Problem statement: From the entries that follow, pick out all lines holding "area".

***** Extracted entries *****

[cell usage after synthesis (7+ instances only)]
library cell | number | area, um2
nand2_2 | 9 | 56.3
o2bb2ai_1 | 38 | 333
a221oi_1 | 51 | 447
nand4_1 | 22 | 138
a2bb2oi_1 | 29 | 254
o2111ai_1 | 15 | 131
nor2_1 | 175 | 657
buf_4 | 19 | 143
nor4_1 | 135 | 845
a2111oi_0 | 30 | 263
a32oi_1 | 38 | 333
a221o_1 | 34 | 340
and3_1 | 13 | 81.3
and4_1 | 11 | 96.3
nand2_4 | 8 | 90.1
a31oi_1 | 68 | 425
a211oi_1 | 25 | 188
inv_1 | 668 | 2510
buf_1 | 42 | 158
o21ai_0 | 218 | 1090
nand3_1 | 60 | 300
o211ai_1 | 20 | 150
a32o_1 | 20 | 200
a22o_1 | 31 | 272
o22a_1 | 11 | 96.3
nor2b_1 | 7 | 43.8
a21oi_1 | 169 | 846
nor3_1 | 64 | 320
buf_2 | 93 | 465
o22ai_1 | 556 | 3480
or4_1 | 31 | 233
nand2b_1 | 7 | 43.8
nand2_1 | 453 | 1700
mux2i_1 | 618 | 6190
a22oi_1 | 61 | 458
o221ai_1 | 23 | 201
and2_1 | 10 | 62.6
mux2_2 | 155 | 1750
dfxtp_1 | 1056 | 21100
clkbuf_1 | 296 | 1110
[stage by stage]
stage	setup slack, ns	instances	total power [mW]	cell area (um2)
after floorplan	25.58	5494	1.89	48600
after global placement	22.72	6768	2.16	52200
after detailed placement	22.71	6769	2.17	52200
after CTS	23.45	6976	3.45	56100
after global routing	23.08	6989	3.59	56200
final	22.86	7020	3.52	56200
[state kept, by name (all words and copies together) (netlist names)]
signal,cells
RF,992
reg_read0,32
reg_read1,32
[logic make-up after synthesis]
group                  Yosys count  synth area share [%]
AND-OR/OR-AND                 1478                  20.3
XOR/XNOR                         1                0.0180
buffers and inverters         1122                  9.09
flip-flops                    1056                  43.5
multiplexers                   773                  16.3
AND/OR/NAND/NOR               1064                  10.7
File: /design/flow/config.mk
export PLATFORM = sky130hd
export DESIGN_NAME = sad_8_2_arch1
export DESIGN_NICKNAME = sad_8_2_arch1
export VERILOG_FILES = /design/flow/design.v
export SDC_FILE = /design/flow/constraint.sdc
export NUM_CORES = 4
export LEC_CHECK = 1
export CORE_UTILIZATION = 50
File: /design/flow/design.v
module compressor_4_2(a,b,c,d,cin,sum,carry,cout);
input	a;
input	b;
input	c;
input	d;
input	cin;				 
output	sum;
output	carry;
output	cout;				 
assign s1  = a  ^ b;
assign s2  = c  ^ d;
assign s3  = s1 ^ s2;
assign sum   = s3 ^ cin;
assign carry = s3 ? cin : d;
assign cout  = s1 ? c : a;
endmodule
`flow/design.v`:
```
`timescale 1ns / 1ps
module compressor_3_2(a,b,c,sum,carry);
input	a;
input	b;
input	c;
output	sum;
output	carry;
assign sum = a ^ b ^ c;
assign carry = (a ^ b) ? c : a;
endmodule  
module compressor_4_2(a,b,c,d,cin,sum,carry,cout);
input	a;
input	b;
input	c;
input	d;
input	cin;				 
output	sum;
output	carry;
output	cout;				 
assign s1  = a  ^ b;
assign s2  = c  ^ d;
assign s3  = s1 ^ s2;
assign sum   = s3 ^ cin;
assign carry = s3 ? cin : d;
assign cout  = s1 ? c : a;
endmodule
`timescale 1ns / 1ps
module compressor_82_32_42(A,B,C,D,E,F,G,H,Cin0,Cin1,Cin2,Cin3,Cin4,
                           Sum,Carry,Cout0,Cout1,Cout2,Cout3,Cout4);
 input	A;
 input	B;
 input	C;
 input	D;
 input	E;
 input	F;
 input	G;
 input	H;
 input	Cin0;				 
 input	Cin1;				 
 input	Cin2;				 
 input	Cin3;				 
 input	Cin4;				 
 output	Sum;
 output	Carry;
 output	Cout0;				 
 output	Cout1;				 
 output	Cout2;				 
 output	Cout3;				 
 output	Cout4;				 
compressor_3_2 COMP_3_2_0(
					      .a		(A),
					      .b		(B),
					      .c		(C),
					      .sum	    (Sum_3_2_0),
					      .carry	(Cout0)
					     );
compressor_3_2 COMP_3_2_1(
					      .a		(D),
					      .b		(E),
					      .c		(F),
					      .sum	    (Sum_3_2_1),
					      .carry	(Cout1)
					     );
compressor_3_2 COMP_3_2_2(
					      .a		(G),
					      .b		(H),
					      .c		(Cin0),
					      .sum		(Sum_3_2_2),
					      .carry	(Cout2)
					     );
compressor_3_2 COMP_3_2_3(
					      .a		(Cin1),
					      .b		(Cin2),
					      .c		(Cin3),
					      .sum		(Sum_3_2_3),
					      .carry	(Cout3)
					     );
compressor_4_2	COMP_4_2(
                         .a			(Sum_3_2_0),
                         .b			(Sum_3_2_1),
                         .c			(Sum_3_2_2),
                         .d			(Sum_3_2_3),
                         .cin		(Cin4),
                         .sum		(Sum),
                         .carry		(Carry),
                         .cout		(Cout4)
                        );
endmodule  
`timescale 1ns / 1ps
module compressor_array_82_32_42(P0,P1,P2,P3,P4,P5,P6,P7,Sum);
input	[7:0] P0,P1,P2,P3,P4,P5,P6,P7;
output	[10:0] Sum;
wire    [7:0]  S,Carry,Cout0,Cout1,Cout2,Cout3,Cout4;
wire    [10:0] C;
wire    [2:0]  c_sum;
 compressor_82_32_42 COMPRESSOR_82_32_42_I0(
								      .A(P0[0]),
								      .B(P1[0]),
								      .C(P2[0]),
								      .D(P3[0]),
								      .E(P4[0]),
								      .F(P5[0]),
								      .G(P6[0]),
									  .H(P7[0]),
								      .Cin0(1'b0),
								      .Cin1(1'b0),
								      .Cin2(1'b0),
								      .Cin3(1'b0),
								      .Cin4(1'b0),
								      .Sum(S[0]),
								      .Carry(Carry[0]),
								      .Cout0(Cout0[0]),
								      .Cout1(Cout1[0]),
								      .Cout2(Cout2[0]),
								      .Cout3(Cout3[0]),
								      .Cout4(Cout4[0])
								    );
genvar i;
generate
begin
 	for(i=1; i<=7; i=i+1) begin 
	compressor_82_32_42 COMPRESSOR_82_32_42_I(
  							            .A(P0[i]),
								        .B(P1[i]),
								        .C(P2[i]),
								        .D(P3[i]),
										.E(P4[i]),
										.F(P5[i]),
										.G(P6[i]),
										.H(P7[i]),
										.Cin0(Cout0[i-1]),
										.Cin1(Cout1[i-1]),
										.Cin2(Cout2[i-1]),
										.Cin3(Cout3[i-1]),
										.Cin4(Cout4[i-1]),
										.Sum(S[i]),
										.Carry(Carry[i]),
										.Cout0(Cout0[i]),
										.Cout1(Cout1[i]),
										.Cout2(Cout2[i]),
										.Cout3(Cout3[i]),
										.Cout4(Cout4[i])
										);
	end
end	
endgenerate
full_adder FULL_ADDER_0(
						.i_x1		(Carry[0]),
						.i_x2		(S[1]),
						.i_cin		(1'b0),
						.o_sum		(Sum[1]),
						.o_carry	(C[0])
					   ); 
full_adder FULL_ADDER_1(
						.i_x1		(Carry[1]),
						.i_x2		(S[2]),
						.i_cin		(C[0]),
						.o_sum		(Sum[2]),
						.o_carry	(C[1])
					   );
full_adder FULL_ADDER_2(
						.i_x1		(Carry[2]),
						.i_x2		(S[3]),
						.i_cin		(C[1]),
						.o_sum		(Sum[3]),
						.o_carry	(C[2])
					   );
full_adder FULL_ADDER_3(
						.i_x1		(Carry[3]),
						.i_x2		(S[4]),
						.i_cin		(C[2]),
						.o_sum		(Sum[4]),
						.o_carry	(C[3])
					   );
full_adder FULL_ADDER_4(
						.i_x1		(Carry[4]),
						.i_x2		(S[5]),
						.i_cin		(C[3]),
						.o_sum		(Sum[5]),
						.o_carry	(C[4])
					   );
full_adder FULL_ADDER_5(
						.i_x1		(Carry[5]),
						.i_x2		(S[6]),
						.i_cin		(C[4]),
						.o_sum		(Sum[6]),
						.o_carry	(C[5])
					   );
full_adder FULL_ADDER_6(
						.i_x1		(Carry[6]),
						.i_x2		(S[7]),
						.i_cin		(C[5]),
						.o_sum		(Sum[7]),
						.o_carry	(C[6])
					   ); 
full_adder FULL_ADDER_8(
						.i_x1		(C[6]),
						.i_x2		(Cout0[7]),
						.i_cin		(Cout1[7]),
						.o_sum		(c_sum[0]),
						.o_carry	(C[7])
					   );
full_adder FULL_ADDER_9(
						.i_x1		(Cout2[7]),
						.i_x2		(Cout3[7]),
						.i_cin		(Cout4[7]),
						.o_sum		(c_sum[1]),
						.o_carry	(C[8])
					   );
full_adder FULL_ADDER_10(
						.i_x1		(c_sum[0]),
						.i_x2		(c_sum[1]),
						.i_cin		(Carry[7]),
						.o_sum		(Sum[8]),
						.o_carry	(C[9])
					   );
full_adder FULL_ADDER_11(
						.i_x1		(C[7]),
						.i_x2		(C[9]),
						.i_cin		(C[8]),
						.o_sum		(c_sum[2]),
						.o_carry	(C[10])
					   );
assign Sum[9]  = c_sum[2];
assign Sum[10] = C[10];
assign Sum[0]  = S[0];
endmodule  
`timescale 1ns / 1ps
module full_adder(i_x1,i_x2,i_cin,o_sum,o_carry);
  input  i_x1;                
  input  i_x2;                
  input  i_cin;             
  output o_sum;
  output o_carry;
  wire   w_WIRE_1;
  wire   w_WIRE_2;
  wire   w_WIRE_3;
  assign w_WIRE_1 =  i_x1 ^ i_x2;
  assign w_WIRE_2 =   w_WIRE_1  & i_cin;
  assign w_WIRE_3 = (!w_WIRE_1) & i_x1;
  assign o_sum   =  w_WIRE_1 ^ i_cin;
  assign o_carry =  w_WIRE_2 | w_WIRE_3;
endmodule  
`timescale 1ns / 1ps
module ripple_carry_adder 
  #(parameter WIDTH = 2)
  (
   input [WIDTH-1:0] i_add_term1,
   input [WIDTH-1:0] i_add_term2,
   input                      i_carry_in,
   output [WIDTH:0]  o_result
   );
  wire [WIDTH:0]     w_CARRY;
  wire [WIDTH-1:0]   w_SUM;
   assign w_CARRY[0] = i_carry_in;
  genvar             ii;
  generate 
    for (ii=0; ii<WIDTH; ii=ii+1) 
      begin
        full_adder FA_rca( 
                          .i_x1     (i_add_term1[ii]),
                          .i_x2     (i_add_term2[ii]),
                          .i_cin    (w_CARRY[ii]),
                          .o_sum    (w_SUM[ii]),
                          .o_carry  (w_CARRY[ii+1])
                         );
      end
  endgenerate
  assign o_result = {w_CARRY[WIDTH], w_SUM};    
endmodule  
`timescale 1ns / 1ps
module sad_8_2_arch2(clk,reset,org0,org1,org2,org3,org4,org5,org6,org7,
                               ref0,ref1,ref2,ref3,ref4,ref5,ref6,ref7,final_sum);
input          clk,reset; 
input	[7:0]  ref0,ref1,ref2,ref3,ref4,ref5,ref6,ref7;
input	[7:0]  org0,org1,org2,org3,org4,org5,org6,org7;
output	[15:0] final_sum;
wire	[10:0] sad_sum;
wire    [15:0]  rca_sum;
reg     [15:0]  sum_reg;
reg     [7:0]   sad_0,sad_1,sad_2,sad_3,sad_4,sad_5,sad_6,sad_7;
always @(posedge clk)
begin
  if(reset)
	sad_0 <= 8'd0;  
  else if (org0 > ref0)
	sad_0 <= org0 - ref0;
  else  
	sad_0 <= ref0 - org0;
end      
always @(posedge clk)
begin
  if(reset)
	sad_1 <= 8'd0;  
  else if (org1 > ref1)
	sad_1 <= org1 - ref1;
  else  
	sad_1 <= ref1 - org1;
end      
always @(posedge clk)
begin
  if(reset)
	sad_2 <= 8'd0;  
  else if (org2 > ref2)
	sad_2 <= org2 - ref2;
  else  
	sad_2 <= ref2 - org2;
end      
always @(posedge clk)
begin
  if(reset)
	sad_3 <= 8'd0;  
  else if (org3 > ref3)
	sad_3 <= org3 - ref3;
  else  
	sad_3 <= ref3 - org3;
end      
always @(posedge clk)
begin
  if(reset)
	sad_4 <= 8'd0;  
  else if (org4 > ref4)
	sad_4 <= org4 - ref4;
  else  
	sad_4 <= ref4 - org4;
end      
always @(posedge clk)
begin
  if(reset)
	sad_5 <= 8'd0;  
  else if (org5 > ref5)
	sad_5 <= org5 - ref5;
  else  
	sad_5 <= ref5 - org5;
end      
always @(posedge clk)
begin
  if(reset)
	sad_6 <= 8'd0;  
  else if (org6 > ref6)
	sad_6 <= org6 - ref6;
  else  
	sad_6 <= ref6 - org6;
end      
always @(posedge clk)
begin
  if(reset)
	sad_7 <= 8'd0;  
  else if (org7 > ref7)
	sad_7 <= org7 - ref7;
  else  
	sad_7 <= ref7 - org7;
end    
compressor_array_82_32_42 COMPRESSOR_ARRAY_82_32_42(
											        .P0		(sad_0),
											        .P1		(sad_1),
											        .P2		(sad_2),
											        .P3		(sad_3),
													.P4		(sad_4),
													.P5		(sad_5),
													.P6		(sad_6),
													.P7		(sad_7),
													.Sum	(sad_sum)
													); 
ripple_carry_adder #(.WIDTH(15)) RCA_inst_1_1(
                                              .i_add_term1   ({4'd0,sad_sum}),
                                              .i_add_term2   (sum_reg[14:0]),
   											  .i_carry_in    (1'b0),   
                                              .o_result      (rca_sum)
                                             );	
reg reset_l;											 
always @ (posedge clk)
begin
	reset_l <= reset;
end
always @(posedge clk)
begin
	if(reset_l)
		sum_reg <= 16'd0;
	else
		sum_reg <= rca_sum[15:0];
end
assign final_sum = sum_reg[15:0];
endmodule  
```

*****

Output of the task:
library cell | number | area, um2
stage	setup slack, ns	instances	total power [mW]	cell area (um2)
group                  Yosys count  synth area share [%]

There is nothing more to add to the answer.